Computatational Methods and Tools in Statistics

  • This course take a broad view of computational methods that encompasses the many ways - both routine and specialized - that computers are used by statistical analysts and data scientists.

Computatational Methods and Tools in Statistics

  • This broad view encompasses but is not limited to:

    • Managing, obtaining, and organizing data

    • Data exploration and visualization

    • Using statistical software for data analysis

    • Reproducible reporting and presentation of analyses

    • Computationally intensive methods in statistics and data science

Course Overview

  • Course Website: www.jbhender.github.io/Stats506/F19/

  • General computing skills: Linux shell, git, literate programming

  • Scripting Languages: R, Stata, SAS

  • “Advanced” R: dplyr, data.table, functional and object oriented programming, Rcpp

  • Other languages: (R)Markdown, html, C++, SQL

  • High performance and parallel computing

  • Computational algorithms: cross-validation, bootstrap re-sampling, permutation testing, Monte Carlo estimation, and simulation studies.

Canvas

  • Reading assignments, quizzes, and surveys

  • First of these is a survey and due this Thursday.

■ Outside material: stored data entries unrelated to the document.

## src/rtl/branch_predictor_pkg.sv

```systemverilog
// Shared branch-prediction types: 2-bit counter encodings, reset state and default geometry.
// Used by the predictor itself and by the fetch and branch-resolution logic.
package branch_predictor_pkg;

  localparam int unsigned PC_W               = 32;
  localparam int unsigned BP_DEFAULT_ENTRIES = 16;
  localparam int unsigned BP_DEFAULT_CNT_W   = 16;

  typedef enum logic [1:0] {
    CNT_SNT = 2'b00,
    CNT_WNT = 2'b01,
    CNT_WT  = 2'b10,
    CNT_ST  = 2'b11
  } bp_cnt_e;

  localparam bp_cnt_e BP_CNT_RESET = CNT_WNT;

  // Resolved-branch payload carried from EX back to the predictor.
  typedef struct packed {
    logic [PC_W-1:0] pc;
    logic            taken;
    logic [PC_W-1:0] target;
    logic            pred_taken;
  } bp_update_t;

  // Taken prediction is the counter's upper half (WT, ST).
  function automatic logic bp_predict_taken(input bp_cnt_e cnt);
    return (cnt == CNT_WT) || (cnt == CNT_ST);
  endfunction

  // Counter value given to a freshly allocated entry.
  function automatic bp_cnt_e bp_alloc_cnt(input logic taken);
    return taken ? CNT_WT : CNT_WNT;
  endfunction

endpackage

```

## src/rtl/bp_sat_counter.sv

```systemverilog
// Next-state function of a 2-bit saturating branch counter.
module bp_sat_counter
  import branch_predictor_pkg::*;
(
  input  logic [1:0] state,
  input  logic       taken,
  output logic [1:0] next_state_c
);

  always_comb begin
    next_state_c = state;
    case (state)
      CNT_SNT: next_state_c = taken ? CNT_WNT : CNT_SNT;
      CNT_WNT: next_state_c = taken ? CNT_WT  : CNT_SNT;
      CNT_WT:  next_state_c = taken ? CNT_ST  : CNT_WNT;
      CNT_ST:  next_state_c = taken ? CNT_ST  : CNT_WT;
      default: next_state_c = state;
    endcase
  end

endmodule

```

## src/rtl/branch_predictor.sv

```systemverilog
// Direct-mapped 2-bit branch predictor with target buffer and a saturating mispredict counter.
// Lookup is combinational; updates from EX land on the rising edge ending the strobe cycle.
module branch_predictor
  import branch_predictor_pkg::*;
#(
  parameter int unsigned ENTRIES = BP_DEFAULT_ENTRIES,
  parameter int unsigned CNT_W   = BP_DEFAULT_CNT_W
) (
  input  logic              clk,
  input  logic              reset,
  input  logic [31:0]       IF_PC,
  output logic              IF_BPred,
  output logic              IF_BPredValid,
  output logic [31:0]       IF_BPredTarget,
  input  logic              EX_Update,
  input  logic [31:0]       EX_PC,
  input  logic              EX_Taken,
  input  logic [31:0]       EX_Target,
  input  logic              EX_PredTaken,
  output logic [CNT_W-1:0]  BP_MissCount
);

  localparam int unsigned IDX   = $clog2(ENTRIES);
  localparam int unsigned TAG_W = PC_W - 2 - IDX;

  // Entry storage as flop arrays.
  logic             valid_q  [ENTRIES];
  logic [TAG_W-1:0] tag_q    [ENTRIES];
  logic [PC_W-1:0]  target_q [ENTRIES];
  bp_cnt_e          cnt_q    [ENTRIES];
  logic [CNT_W-1:0] miss_q;

  // Fetch-side lookup.
  logic [IDX-1:0]   if_idx;
  logic [TAG_W-1:0] if_tag;
  logic             if_hit;

  assign if_idx = IF_PC[2 +: IDX];
  assign if_tag = IF_PC[2 + IDX +: TAG_W];
  assign if_hit = valid_q[if_idx] && (tag_q[if_idx] == if_tag);

  assign IF_BPredValid  = if_hit;
  assign IF_BPred       = if_hit && bp_predict_taken(cnt_q[if_idx]);
  assign IF_BPredTarget = if_hit ? target_q[if_idx] : '0;

  // Resolution-side update request.
  bp_update_t       ex;
  logic [IDX-1:0]   ex_idx;
  logic [TAG_W-1:0] ex_tag;
  logic             ex_hit;
  logic             ex_mispredict;

  assign ex.pc         = EX_PC;
  assign ex.taken      = EX_Taken;
  assign ex.target     = EX_Target;
  assign ex.pred_taken = EX_PredTaken;

  assign ex_idx        = ex.pc[2 +: IDX];
  assign ex_tag        = ex.pc[2 + IDX +: TAG_W];
  assign ex_hit        = valid_q[ex_idx] && (tag_q[ex_idx] == ex_tag);
  assign ex_mispredict = EX_Update && (ex.pred_taken != ex.taken);

  logic [1:0] cnt_next_c;

  bp_sat_counter u_sat_counter (
    .state        (cnt_q[ex_idx]),
    .taken        (ex.taken),
    .next_state_c (cnt_next_c)
  );

  // New contents for the indexed entry: train on a hit, reallocate on a miss.
  logic [TAG_W-1:0] wr_tag;
  logic [PC_W-1:0]  wr_target;
  bp_cnt_e          wr_cnt;

  always_comb begin
    wr_tag    = ex_tag;
    wr_target = ex.target;
    wr_cnt    = bp_alloc_cnt(ex.taken);
    if (ex_hit) begin
      wr_tag    = tag_q[ex_idx];
      wr_target = ex.taken ? ex.target : target_q[ex_idx];
      wr_cnt    = bp_cnt_e'(cnt_next_c);
    end
  end

  // Table state; reset clears everything regardless of a pending update.
  always_ff @(posedge clk or posedge reset) begin
    if (reset) begin
      for (int unsigned i = 0; i < ENTRIES; i++) begin
        valid_q[i]  <= 1'b0;
        tag_q[i]    <= '0;
        target_q[i] <= '0;
        cnt_q[i]    <= BP_CNT_RESET;
      end
    end else if (EX_Update) begin
      valid_q[ex_idx]  <= 1'b1;
      tag_q[ex_idx]    <= wr_tag;
      target_q[ex_idx] <= wr_target;
      cnt_q[ex_idx]    <= wr_cnt;
    end
  end

  // Mispredict statistics, saturating at all-ones.
  always_ff @(posedge clk or posedge reset) begin
    if (reset) begin
      miss_q <= '0;
    end else if (ex_mispredict && (miss_q != {CNT_W{1'b1}})) begin
      miss_q <= miss_q + CNT_W'(1);
    end
  end

  assign BP_MissCount = miss_q;

  logic unused_pc_bits;
  assign unused_pc_bits = ^{IF_PC[1:0], ex.pc[1:0]};

endmodule
```
$ cat src/rtl/calc_muldiv_iter.sv
// Bit-serial unsigned multiplier / restoring divider sharing one accumulator and shift register.
module calc_muldiv_iter
    import calc_pkg::*;
#(
    parameter int unsigned WIDTH = 32
) (
    input  logic             clk,
    input  logic             rst,
    input  logic             load,
    input  logic             step,
    input  logic             is_div,
    input  logic [WIDTH-1:0] a,
    input  logic [WIDTH-1:0] b,
    output logic             div_mode,
    output logic             last_c,
    output logic [WIDTH-1:0] acc_c,
    output logic [WIDTH-1:0] shreg_c
);

    localparam int unsigned CW = (WIDTH > 1) ? $clog2(WIDTH) : 1;

    logic [WIDTH-1:0] acc_q;
    logic [WIDTH-1:0] shreg_q;
    logic [WIDTH-1:0] opnd_q;
    logic [CW-1:0]    cnt_q;
    logic [WIDTH:0]   mul_sum;
    logic [WIDTH:0]   div_shift;
    logic [WIDTH:0]   div_diff;

    assign last_c = (cnt_q == CW'(WIDTH - 1));

    // MUL: acc:shreg holds the partial product; DIV: acc is the remainder, shreg the quotient.
    always_comb begin
        mul_sum   = {1'b0, acc_q} + (shreg_q[0] ? {1'b0, opnd_q} : '0);
        div_shift = {acc_q, shreg_q[WIDTH-1]};
        div_diff  = div_shift - {1'b0, opnd_q};
        acc_c     = mul_sum[WIDTH:1];
        shreg_c   = {mul_sum[0], shreg_q[WIDTH-1:1]};
        if (div_mode) begin
            acc_c   = div_diff[WIDTH] ? div_shift[WIDTH-1:0] : div_diff[WIDTH-1:0];
            shreg_c = {shreg_q[WIDTH-2:0], ~div_diff[WIDTH]};
        end
    end

    always_ff @(posedge clk or posedge rst) begin
        if (rst) begin
            acc_q    <= '0;
            shreg_q  <= '0;
            opnd_q   <= '0;
            cnt_q    <= '0;
            div_mode <= 1'b0;
        end else if (load) begin
            acc_q    <= '0;
            shreg_q  <= a;
            opnd_q   <= b;
            cnt_q    <= '0;
            div_mode <= is_div;
        end else if (step) begin
            acc_q    <= acc_c;
            shreg_q  <= shreg_c;
            cnt_q    <= cnt_q + CW'(1);
        end
    end

endmodule

$ cat src/rtl/calc_exec_unit.sv
// Execute stage: single-cycle ALU ops plus start/busy/done sequencing of the iterative MUL/DIV.
module calc_exec_unit
    import calc_pkg::*;
#(
    parameter int unsigned WIDTH = 32
) (
    input  logic             clk,
    input  logic             rst,
    input  logic [WIDTH-1:0] operandA,
    input  logic [WIDTH-1:0] operandB,
    input  logic [2:0]       op,
    input  logic             start,
    output logic             busy,
    output logic             done,
    output logic [WIDTH-1:0] result,
    output logic [WIDTH-1:0] remainder,
    output logic             overflow,
    output logic             div_zero,
    output logic             bad_op
);

    state_t           state_q, state_d;
    calc_flags_t      flags_q, flags_d;
    logic             busy_d, done_d;
    logic [WIDTH-1:0] result_d, remainder_d;
    logic             iter_load, iter_step;
    logic             iter_div_mode, iter_last_c;
    logic [WIDTH-1:0] iter_acc_c, iter_shreg_c;
    logic [WIDTH-1:0] add_c, sub_c;
    logic             add_ovf_c, sub_ovf_c, b_zero_c;
    opcode_t          opc;

    assign opc       = opcode_t'(op);
    assign b_zero_c  = (operandB == '0);
    assign add_c     = operandA + operandB;
    assign sub_c     = operandA - operandB;
    assign add_ovf_c = (operandA[WIDTH-1] == operandB[WIDTH-1]) && (add_c[WIDTH-1] != operandA[WIDTH-1]);
    assign sub_ovf_c = (operandA[WIDTH-1] != operandB[WIDTH-1]) && (sub_c[WIDTH-1] != operandA[WIDTH-1]);

    assign overflow = flags_q.overflow;
    assign div_zero = flags_q.div_zero;
    assign bad_op   = flags_q.bad_op;

    calc_muldiv_iter #(.WIDTH(WIDTH)) u_iter (
        .clk      (clk),
        .rst      (rst),
        .load     (iter_load),
        .step     (iter_step),
        .is_div   (opc == OP_DIV),
        .a        (operandA),
        .b        (operandB),
        .div_mode (iter_div_mode),
        .last_c   (iter_last_c),
        .acc_c    (iter_acc_c),
        .shreg_c  (iter_shreg_c)
    );

    // Next state and next output values; result holds until an op completes.
    always_comb begin
        state_d     = state_q;
        busy_d      = 1'b0;
        done_d      = 1'b0;
        result_d    = result;
        remainder_d = remainder;
        flags_d     = flags_q;
        iter_load   = 1'b0;
        iter_step   = 1'b0;
        case (state_q)
            IDLE: begin
                if (start) begin
                    flags_d     = '0;
                    remainder_d = '0;
                    if (is_iterative(opc, b_zero_c)) begin
                        state_d   = CALC;
                        busy_d    = 1'b1;
                        iter_load = 1'b1;
                    end else begin
                        state_d = DONE;
                        done_d  = 1'b1;
                        case (opc)
                            OP_ADD: begin
                                result_d         = add_c;
                                flags_d.overflow = add_ovf_c;
                            end
                            OP_SUB: begin
                                result_d         = sub_c;
                                flags_d.overflow = sub_ovf_c;
                            end
                            OP_AND: result_d = operandA & operandB;
                            OP_OR:  result_d = operandA | operandB;
                            OP_XOR: result_d = operandA ^ operandB;
                            OP_DIV: begin
                                result_d         = '1;
                                remainder_d      = operandA;
                                flags_d.div_zero = 1'b1;
                            end
                            default: begin
                                result_d       = '0;
                                flags_d.bad_op = 1'b1;
                            end
                        endcase
                    end
                end
            end
            CALC: begin
                iter_step = 1'b1;
                busy_d    = 1'b1;
                if (iter_last_c) begin
                    state_d  = DONE;
                    busy_d   = 1'b0;
                    done_d   = 1'b1;
                    result_d = iter_shreg_c;
                    if (iter_div_mode) begin
                        remainder_d = iter_acc_c;
                    end else begin
                        flags_d.overflow = |iter_acc_c;
                    end
                end
            end
            DONE:    state_d = IDLE;
            default: state_d = IDLE;
        endcase
    end

    always_ff @(posedge clk or posedge rst) begin
        if (rst) begin
            state_q   <= IDLE;
            busy      <= 1'b0;
            done      <= 1'b0;
            result    <= '0;
            remainder <= '0;
            flags_q   <= '0;
        end else begin
            state_q   <= state_d;
            busy      <= busy_d;
            done      <= done_d;
            result    <= result_d;
            remainder <= remainder_d;
            flags_q   <= flags_d;
        end
    end

endmodule
$ cat src/rtl/cache_ctrl_fsm.sv
// cache_ctrl_fsm: hit / writeback / allocate sequencer for a direct-mapped
// write-back cache with 4-word lines, plus saturating hit/miss counters.
module cache_ctrl_fsm
    import cache_pkg::*;
#(
    parameter int ADDR_W = 10,
    parameter int NUM_LINES = 4,
    parameter int CNT_W = 16
) (
    input  logic              clk,
    input  logic              reset,
    input  logic              cpuReq,
    input  logic              isRead,
    input  logic [ADDR_W-1:0] address,
    input  logic [31:0]       writeData,
    output logic [31:0]       readData,
    output logic              isHit,
    output logic              cpuDone,
    output logic              memReq,
    output logic              memWe,
    output logic [ADDR_W-1:0] memAddress,
    output logic [127:0]      memWriteData,
    output logic [3:0]        isDirty,
    input  logic [127:0]      memReadData,
    input  logic              memAck,
    output logic [CNT_W-1:0]  hitCount,
    output logic [CNT_W-1:0]  missCount
);
    localparam int IDX_W = $clog2(NUM_LINES);
    localparam int TAG_W = tag_w(ADDR_W, NUM_LINES);

    state_t              state;
    logic                req_read;
    logic [ADDR_W-1:2]   req_addr;
    logic [31:0]         req_wdata;
    logic                miss_flag;
    logic [31:0]         full_addr;
    logic [1:0]          req_word;
    logic [IDX_W-1:0]    req_idx;
    logic [TAG_W-1:0]    req_tag;
    logic                line_valid;
    logic [TAG_W-1:0]    line_tag;
    logic [LINE_W-1:0]   line_data;
    logic [3:0]          line_dirty;
    logic                hit;
    logic                victim_dirty;
    logic                wr_en;
    logic                fill_en;
    logic                clr_dirty;

    assign full_addr    = 32'({req_addr, 2'b00});
    assign req_word     = word_of(full_addr);
    assign req_idx      = IDX_W'(index_of(full_addr));
    assign req_tag      = TAG_W'(tag_of(full_addr, IDX_W));
    assign hit          = line_valid && line_tag == req_tag;
    assign victim_dirty = line_valid && |line_dirty;
    assign wr_en        = state == S_COMPARE && hit && !req_read;
    assign fill_en      = state == S_ALLOCATE && memReq && memAck;
    assign clr_dirty    = state == S_WRITEBACK && memReq && memAck;

    cache_line_store #(.NUM_LINES(NUM_LINES), .TAG_W(TAG_W), .IDX_W(IDX_W)) u_store (
        .clk      (clk),
        .rst      (reset),
        .index    (req_idx),
        .wr_en    (wr_en),
        .wr_word  (req_word),
        .wr_data  (req_wdata),
        .fill_en  (fill_en),
        .fill_tag (req_tag),
        .fill_data(memReadData),
        .clr_dirty(clr_dirty),
        .valid    (line_valid),
        .tag      (line_tag),
        .data     (line_data),
        .dirty    (line_dirty)
    );

    always_ff @(posedge clk or posedge reset) begin
        if (reset) begin
            state        <= S_IDLE;
            req_read     <= 1'b0;
            req_addr     <= '0;
            req_wdata    <= '0;
            miss_flag    <= 1'b0;
            cpuDone      <= 1'b0;
            isHit        <= 1'b0;
            readData     <= '0;
            memReq       <= 1'b0;
            memWe        <= 1'b0;
            memAddress   <= '0;
            memWriteData <= '0;
            isDirty      <= '0;
            hitCount     <= '0;
            missCount    <= '0;
        end else begin
            cpuDone <= 1'b0;
            case (state)
                S_IDLE: if (cpuReq && !cpuDone) begin
                    req_read  <= isRead;
                    req_addr  <= address[ADDR_W-1:2];
                    req_wdata <= writeData;
                    miss_flag <= 1'b0;
                    state     <= S_COMPARE;
                end
                S_COMPARE: if (hit) begin
                    if (req_read) readData <= line_data[{req_word, 5'b0} +: 32];
                    cpuDone <= 1'b1;
                    isHit   <= !miss_flag;
                    if (!miss_flag && !(&hitCount)) hitCount <= hitCount + 1'b1;
                    state   <= S_IDLE;
                end else begin
                    miss_flag <= 1'b1;
                    if (!(&missCount)) missCount <= missCount + 1'b1;
                    memReq       <= 1'b1;
                    memWe        <= victim_dirty;
                    memAddress   <= victim_dirty ? {line_tag, req_idx, 4'b0} : {req_tag, req_idx, 4'b0};
                    memWriteData <= line_data;
                    isDirty      <= victim_dirty ? line_dirty : 4'b0;
                    state        <= victim_dirty ? S_WRITEBACK : S_ALLOCATE;
                end
                S_WRITEBACK: if (memAck) begin
                    memReq <= 1'b0;
                    memWe  <= 1'b0;
                    state  <= S_ALLOCATE;
                end
                // After a writeback memReq spends one cycle low before the fill request.
                S_ALLOCATE: if (!memReq) begin
                    memReq     <= 1'b1;
                    memWe      <= 1'b0;
                    memAddress <= {req_tag, req_idx, 4'b0};
                end else if (memAck) begin
                    memReq <= 1'b0;
                    state  <= S_COMPARE;
                end
                default: state <= S_IDLE;
            endcase
        end
    end
endmodule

  • The second is a quiz and due next Tuesday.

  • For future readings and quizzes I will always give you at least five days and usually a week or more to complete them.

Optional Texts

  • There are three optional texts for this course, all on using R.

  • None of texts are required to complete problem sets or quizzes, but I will occasionally include optional readings from these texts to supplement course material.

  • The Art of R Programming, by Norman Matloff, is recommended for those with little to no previous experience in R.

  • R for Data Science by Garrett Grolemund, and Hadley Wickham is a useful read for both new and experienced R users and will be a frequent reference for this course.

  • Advanced R, by Hadley Wickham, is for those who would like to develop a deep understanding of R and its inner workings.

Statistical Software

  • Why will we focus on R, SAS, and Stata?

  • These appear to be the most in demand in the job market for statistical analysts.

  • For data science jobs, R and Python appear to be the most in demand.

  • Other courses devoted exclusively to Python.

Software Popularity

  • In The Popularity of Data Science Software, Robert Muenchen presents analyses measuring the popularity of various software in job postings and academic articles.

  • We will review the first 5 or so plots from the article.

Health Services Research

  • In health services research a large majority of academic articles use SAS or Stata (Dembe, et al; 2011)

About (some of) these languages

  • R, SAS, and Stata are examples of domain specific languages used primarily for statistics and data analysis.

  • SQL or ‘structured query language’ is a specialized language for querying databases.

  • Python is a general purpose scripting language with a number of libraries for math, statistics, data analysis, and machine learning including: numpy, panda, statsmodels, sckitlearn, and tensorflow.

  • System and application languages such as C/C++, Java, and go can be used to produce very high performance code – but have a larger learning and development curve.